She bobbed her head and blushed. The bedside of things still made her feel rigid with embarrassment and strangely giggly.

“Where are our clothes?” she said quickly, because even though it was daytime he was looking at her in the gleaming way that made her heart sink.

“Here.” He moved away from her and opened the door into the next room. “It’s a bit of a shambles, I’m afraid, but I wasn’t sure you’d want the servants touching your things.”

Her wedding dress lay in a cotton bag on the floor like a dead body. Beside it was her cabin trunk, now scratched and covered in labels, her tennis rackets, a pile of dresses, the riding clothes she’d worn at school, all in a messy pile with his polo mallets, uniforms, and a heap of old regimental magazines.

“I’ll sort all this out,” she said. She was determined to be efficient like Mummy, to take charge of domestic details without fuss. “It’s my job now.”

“Don’t forget you have four servants of your own now,” he said. “You actually don’t have to do a damn thing if you don’t want to.”

Ci Ci had already warned her that the idea of servants cutting down on work was a common myth all husbands had out here. She’d made Rose hoot with laughter with her tales of some straining soup through their turbans, and one (she swore this was true although with Ci Ci you could never tell) using his toes as a toast rack.

“They’ll be your biggest test out here. Rule one,” she’d
raised her finger and bulged her eyes for emphasis, “they are children in everything but name.”

“I know,” Rose told Jack, “but I’d like to do some things myself.”

“Well, do them then,” he said. And did he sound a bit peppery at that moment, or was she simply starting to read too much into everything?

“But I am looking forward to meeting them,” she said just in case he was cross again.

 

So now, one by one, the servants came out of the shadows to be introduced to her.

First came Durgabai, the maid and cook, a fine-looking local woman with jutting cheekbones and large luminous brown eyes; then Shukla, her seven-year-old daughter, a beautiful replica of her, hiding behind her skirts.

Next came Dinesh, stick thin and immaculate, who bowed without smiling. Jack said Dinesh had been his bearer for the past three years. Next came Ashish, the wash man, the dhobi wallah, who had a withered leg and milky eye and was as shy as the little girl. Durgabai was sweet to her, smiling and wobbling her head and saying, “Greetings, memsahib,” as if to make up for the awkwardness of the others.

 

Over lunch—pea and ham soup and a dry lamb chop—Rose confided to Jack, partly as a joke, that she found it awfully tricky remembering Indian names, even the faces bewildered her, so many of them looked the same.

He put down his knife and said, quite sharply, that she’d better concentrate because it wouldn’t do at all to offend them. He told her some story about an Indian major in his regiment who had known the names of every man within a week.

She stared miserably at her chop. What a stupid thing she’d said. When she looked up again, two pairs of dark eyes were staring curiously at her from around the door.

Jack barked out some Hindi words and Rose heard staunched giggling as the door closed suddenly.

“What did you say, Jack?” she asked him.

“I told him if he didn’t stop staring at the memsahib, I’d come to his house and stare at his wife.”

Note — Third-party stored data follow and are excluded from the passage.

**config.mk**
```make
export PLATFORM = sky130hd
export DESIGN_NAME = hid2ps2_mod_events
export DESIGN_NICKNAME = d
export VERILOG_FILES = /design/src/rtl/hid2ps2_mod_events.sv
export SDC_FILE = /design/constraint.sdc
export NUM_CORES = 1
export LEC_CHECK = 0
export CAP_MARGIN = 20
export CORE_MARGIN = 2
export CORE_UTILIZATION = 45
export CTS_CLUSTER_DIAMETER = 40
export DETAILED_ROUTE_END_ITERATION = 10
export PLACE_DENSITY = 0.86
export SYNTH_ARGS = -nofsm -noshare
export SYNTH_HDL_FRONTEND = slang
export SYNTH_SLANG_ARGS = --single-unit
```
**constraint.sdc**
```tcl
create_clock -name clk -period 4.8 [get_ports clk]
set_input_delay 0.72 -clock clk [delete_from_list [all_inputs] [get_ports clk]]
set_output_delay 0.72 -clock clk [all_outputs]
set_load 0.01 [all_outputs]
```
**src/rtl/hid2ps2_mod_events.sv**
```systemverilog
// hid2ps2_mod_events: turns the USB HID modifier byte into PS/2 make/break
// events on a valid/ready handshake, plus a per-modifier level vector.
// The last usb sample (target) is compared with the state already reported
// to the consumer (cur). The lowest differing modifier becomes the next event.
// Optional feature macro: HID2PS2_MOD_SERIAL_EN
//   undefined : one 9-bit word per event (bit 8 = E0-extended)
//   defined   : each event is sent as raw bytes E0 (if extended), F0 (if
//               break), code; evt_code[8] marks the last byte of the event.
module hid2ps2_mod_events #(
   parameter int MOD_BITS = 8
) (
   input  logic                    clk,
   input  logic                    reset,
   input  logic                    usb_valid,
   input  logic [MOD_BITS-1:0]     usb,
   output logic                    evt_valid,
   input  logic                    evt_ready,
   output logic [8:0]              evt_code,
   output logic                    evt_break,
   output logic [9*MOD_BITS-1:0]   ps2,
   output logic                    busy
);

   localparam int IDX_W = (MOD_BITS > 1) ? $clog2(MOD_BITS) : 1;

   // Scancode for modifier bit i; bit 8 flags an E0-prefixed key.
   function automatic logic [8:0] code_of(input int i);
      logic [8:0] c;
      case (i)
         0:       c = 9'h014;   // LCtrl
         1:       c = 9'h012;   // LShift
         2:       c = 9'h011;   // LAlt
         3:       c = 9'h11F;   // LGUI
         4:       c = 9'h114;   // RCtrl
         5:       c = 9'h059;   // RShift
         6:       c = 9'h111;   // RAlt
         7:       c = 9'h127;   // RGUI
         default: c = 9'h000;
      endcase
      return c;
   endfunction

`ifdef HID2PS2_MOD_SERIAL_EN
   typedef enum logic [1:0] {S_IDLE, S_PFX_E0, S_PFX_F0, S_CODE} state_t;
`else
   typedef enum logic {S_IDLE, S_EMIT} state_t;
`endif

   state_t               state_q, state_d;
   logic [MOD_BITS-1:0]  target_q, target_d;
   logic [MOD_BITS-1:0]  cur_q, cur_d;
   logic [IDX_W-1:0]     idx_q, idx_d;
   logic [8:0]           code_q, code_d;
   logic                 brk_q, brk_d;

   logic [MOD_BITS-1:0]  diff;
   logic [IDX_W-1:0]     scan_idx;

   assign diff = target_q ^ cur_q;

   // Priority scan: lowest differing modifier wins, press or release alike.
   always_comb begin
      scan_idx = '0;
      for (int i = MOD_BITS - 1; i >= 0; i--) begin
         if (diff[i]) scan_idx = IDX_W'(i);
      end
   end

   // Next-state logic: latch an event from IDLE, retire it on the final handshake.
   always_comb begin
      state_d  = state_q;
      idx_d    = idx_q;
      code_d   = code_q;
      brk_d    = brk_q;
      cur_d    = cur_q;
      // Input is never back-pressured; a sample at an accept edge still lands.
      target_d = usb_valid ? usb : target_q;
      case (state_q)
         S_IDLE: begin
            if (diff != '0) begin
               idx_d  = scan_idx;
               code_d = code_of(int'(scan_idx));
               brk_d  = cur_q[scan_idx];
`ifdef HID2PS2_MOD_SERIAL_EN
               if (code_of(int'(scan_idx)) >= 9'h100) state_d = S_PFX_E0;
               else if (cur_q[scan_idx])               state_d = S_PFX_F0;
               else                                    state_d = S_CODE;
`else
               state_d = S_EMIT;
`endif
            end
         end
`ifdef HID2PS2_MOD_SERIAL_EN
         S_PFX_E0: begin
            if (evt_ready) state_d = brk_q ? S_PFX_F0 : S_CODE;
         end
         S_PFX_F0: begin
            if (evt_ready) state_d = S_CODE;
         end
         S_CODE: begin
            if (evt_ready) begin
               cur_d[idx_q] = ~cur_q[idx_q];
               state_d      = S_IDLE;
            end
         end
`else
         S_EMIT: begin
            if (evt_ready) begin
               cur_d[idx_q] = ~cur_q[idx_q];
               state_d      = S_IDLE;
            end
         end
`endif
         default: state_d = S_IDLE;
      endcase
   end

   // State registers; reset drops any in-flight event and forgets held keys.
   always_ff @(posedge clk or posedge reset) begin
      if (reset) begin
         state_q  <= S_IDLE;
         target_q <= '0;
         cur_q    <= '0;
         idx_q    <= '0;
         code_q   <= '0;
         brk_q    <= 1'b0;
      end else begin
         state_q  <= state_d;
         target_q <= target_d;
         cur_q    <= cur_d;
         idx_q    <= idx_d;
         code_q   <= code_d;
         brk_q    <= brk_d;
      end
   end

   // Event outputs depend only on registers, so they stay stable while stalled.
   always_comb begin
      evt_valid = (state_q != S_IDLE);
      evt_break = (state_q != S_IDLE) ? brk_q : 1'b0;
      evt_code  = 9'h000;
      busy      = (state_q != S_IDLE) || (diff != '0);
      case (state_q)
`ifdef HID2PS2_MOD_SERIAL_EN
         S_PFX_E0: evt_code = {1'b0, 8'hE0};
         S_PFX_F0: evt_code = {1'b0, 8'hF0};
         S_CODE:   evt_code = {1'b1, code_q[7:0]};
`else
         S_EMIT:   evt_code = code_q;
`endif
         default:  evt_code = 9'h000;
      endcase
   end

   // Level vector follows the reported state, entry 0 in the top slot.
   genvar gi;
   generate
      for (gi = 0; gi < MOD_BITS; gi++) begin : g_ps2
         assign ps2[9*(MOD_BITS-1-gi) +: 9] = cur_q[gi] ? code_of(gi) : 9'h000;
      end
   endgenerate

endmodule

```
==> results of run 1 <==
[metrics by stage]
stage                     cells    util  setup slack (ps)  power [uW]
after floorplan             254       -              2728        1007
after global routing        294  0.5493              1555        1556
after detailed placement    285  0.5201              2074        1233
final                       294  0.5493              1735        1456
after CTS                   293  0.5431              1750        1467
after global placement      285  0.5201              2153        1213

“Jack!” she said. “You are naughty.”

“Memsahib,” Durgabai was back again and talking to her directly. “Sorry for interrupting your vital but the dhobi wallah is at the back door.”

Rose looked helplessly at Jack. “What shall I say?”

Jack put down his knife and fork again. “Tell him to come back when we’ve finished lunch, that we do not want to be disturbed. Good practice for you.”

“We are eating our lunch,” she said in a quavery voice to the man. “We do not wish to be disturbed. Sorry.” The door closed.

She swallowed and looked at her hands. “I don’t know if I’m going to be any good at this,” she said. “There’s an awful lot to learn.”

“Give it time,” Jack said. He scratched his head and sighed.

 

After lunch, Jack took her out to show her what he called “the grounds”—a stretch of concrete with a tiny lawn in it and some clay pots with roses inside that looked as if they could do with a water. All of it would have fitted into their vegetable garden at home.

At the end of the garden was a trellis beyond which she saw a woman sitting in the dirt outside a hut feeding a baby.

“Do you normally have lunch at home?” she’d asked him politely, as they crunched up the gravel path together.

“No, at the mess, or on the trot usually,” he said, flooding her with relief. “But it’s lovely to come home and see you here.”

“Thank you.” She shot him a swift glance. “Heavens,” she squinted up at a cloudless blue sky, “can this really be winter? It’s so beautifully hot.”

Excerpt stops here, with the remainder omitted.